**Task statement:** Reproduce all of the records exactly.

(Stored items)
BEGIN

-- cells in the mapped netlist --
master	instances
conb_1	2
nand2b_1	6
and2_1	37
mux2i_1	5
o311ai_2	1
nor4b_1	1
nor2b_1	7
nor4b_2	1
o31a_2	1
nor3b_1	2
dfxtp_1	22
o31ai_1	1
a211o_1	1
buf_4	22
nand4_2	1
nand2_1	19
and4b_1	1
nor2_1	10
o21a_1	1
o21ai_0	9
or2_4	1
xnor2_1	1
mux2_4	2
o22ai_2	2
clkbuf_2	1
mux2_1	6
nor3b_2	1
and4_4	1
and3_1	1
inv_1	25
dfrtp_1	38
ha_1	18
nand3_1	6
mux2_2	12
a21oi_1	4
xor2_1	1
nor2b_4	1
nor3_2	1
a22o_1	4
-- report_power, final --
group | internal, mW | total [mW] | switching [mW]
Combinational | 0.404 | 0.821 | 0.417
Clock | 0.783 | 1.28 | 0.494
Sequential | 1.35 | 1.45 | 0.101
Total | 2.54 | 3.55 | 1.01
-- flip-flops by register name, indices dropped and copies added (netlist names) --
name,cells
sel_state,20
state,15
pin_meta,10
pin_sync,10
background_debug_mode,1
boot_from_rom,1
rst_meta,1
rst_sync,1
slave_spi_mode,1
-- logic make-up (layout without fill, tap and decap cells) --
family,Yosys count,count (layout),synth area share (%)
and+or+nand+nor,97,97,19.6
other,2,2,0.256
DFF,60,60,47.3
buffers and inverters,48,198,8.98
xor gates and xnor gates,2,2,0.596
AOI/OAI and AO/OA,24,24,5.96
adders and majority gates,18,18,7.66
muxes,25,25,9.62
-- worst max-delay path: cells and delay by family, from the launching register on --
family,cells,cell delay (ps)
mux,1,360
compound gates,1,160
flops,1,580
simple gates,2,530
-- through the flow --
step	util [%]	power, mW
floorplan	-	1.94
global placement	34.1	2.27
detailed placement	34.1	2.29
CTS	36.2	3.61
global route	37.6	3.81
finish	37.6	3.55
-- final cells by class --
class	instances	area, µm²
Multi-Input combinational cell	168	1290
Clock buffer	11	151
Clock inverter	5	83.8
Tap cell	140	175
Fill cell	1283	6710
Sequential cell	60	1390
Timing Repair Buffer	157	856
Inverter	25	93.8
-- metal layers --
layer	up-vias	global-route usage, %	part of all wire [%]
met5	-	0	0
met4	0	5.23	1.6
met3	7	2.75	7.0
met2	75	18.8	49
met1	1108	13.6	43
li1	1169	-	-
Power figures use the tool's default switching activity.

END

**Your solution:**
-- cells in the mapped netlist --
master	instances
conb_1	2
nand2b_1	6
and2_1	37
mux2i_1	5
o311ai_2	1
nor4b_1	1
nor2b_1	7
nor4b_2	1
o31a_2	1
nor3b_1	2
dfxtp_1	22
o31ai_1	1
a211o_1	1
buf_4	22
nand4_2	1
nand2_1	19
and4b_1	1
nor2_1	10
o21a_1	1
o21ai_0	9
or2_4	1
xnor2_1	1
mux2_4	2
o22ai_2	2
clkbuf_2	1
mux2_1	6
nor3b_2	1
and4_4	1
and3_1	1
inv_1	25
dfrtp_1	38
ha_1	18
nand3_1	6
mux2_2	12
a21oi_1	4
xor2_1	1
nor2b_4	1
nor3_2	1
a22o_1	4
-- report_power, final --
group | internal, mW | total [mW] | switching [mW]
Combinational | 0.404 | 0.821 | 0.417
Clock | 0.783 | 1.28 | 0.494
Sequential | 1.35 | 1.45 | 0.101
Total | 2.54 | 3.55 | 1.01
-- flip-flops by register name, indices dropped and copies added (netlist names) --
name,cells
sel_state,20
state,15
pin_meta,10
pin_sync,10
background_debug_mode,1
boot_from_rom,1
rst_meta,1
rst_sync,1
slave_spi_mode,1
-- logic make-up (layout without fill, tap and decap cells) --
family,Yosys count,count (layout),synth area share (%)
and+or+nand+nor,97,97,19.6
other,2,2,0.256
DFF,60,60,47.3
buffers and inverters,48,198,8.98
xor gates and xnor gates,2,2,0.596
AOI/OAI and AO/OA,24,24,5.96
adders and majority gates,18,18,7.66
muxes,25,25,9.62
-- worst max-delay path: cells and delay by family, from the launching register on --
family,cells,cell delay (ps)
mux,1,360
compound gates,1,160
flops,1,580
simple gates,2,530
-- through the flow --
step	util [%]	power, mW
floorplan	-	1.94
global placement	34.1	2.27
detailed placement	34.1	2.29
CTS	36.2	3.61
global route	37.6	3.81
finish	37.6	3.55
-- final cells by class --
class	instances	area, µm²
Multi-Input combinational cell	168	1290
Clock buffer	11	151
Clock inverter	5	83.8
Tap cell	140	175
Fill cell	1283	6710
Sequential cell	60	1390
Timing Repair Buffer	157	856
Inverter	25	93.8
-- metal layers --
layer	up-vias	global-route usage, %	part of all wire [%]
met5	-	0	0
met4	0	5.23	1.6
met3	7	2.75	7.0
met2	75	18.8	49
met1	1108	13.6	43
li1	1169	-	-
Power figures use the tool's default switching activity.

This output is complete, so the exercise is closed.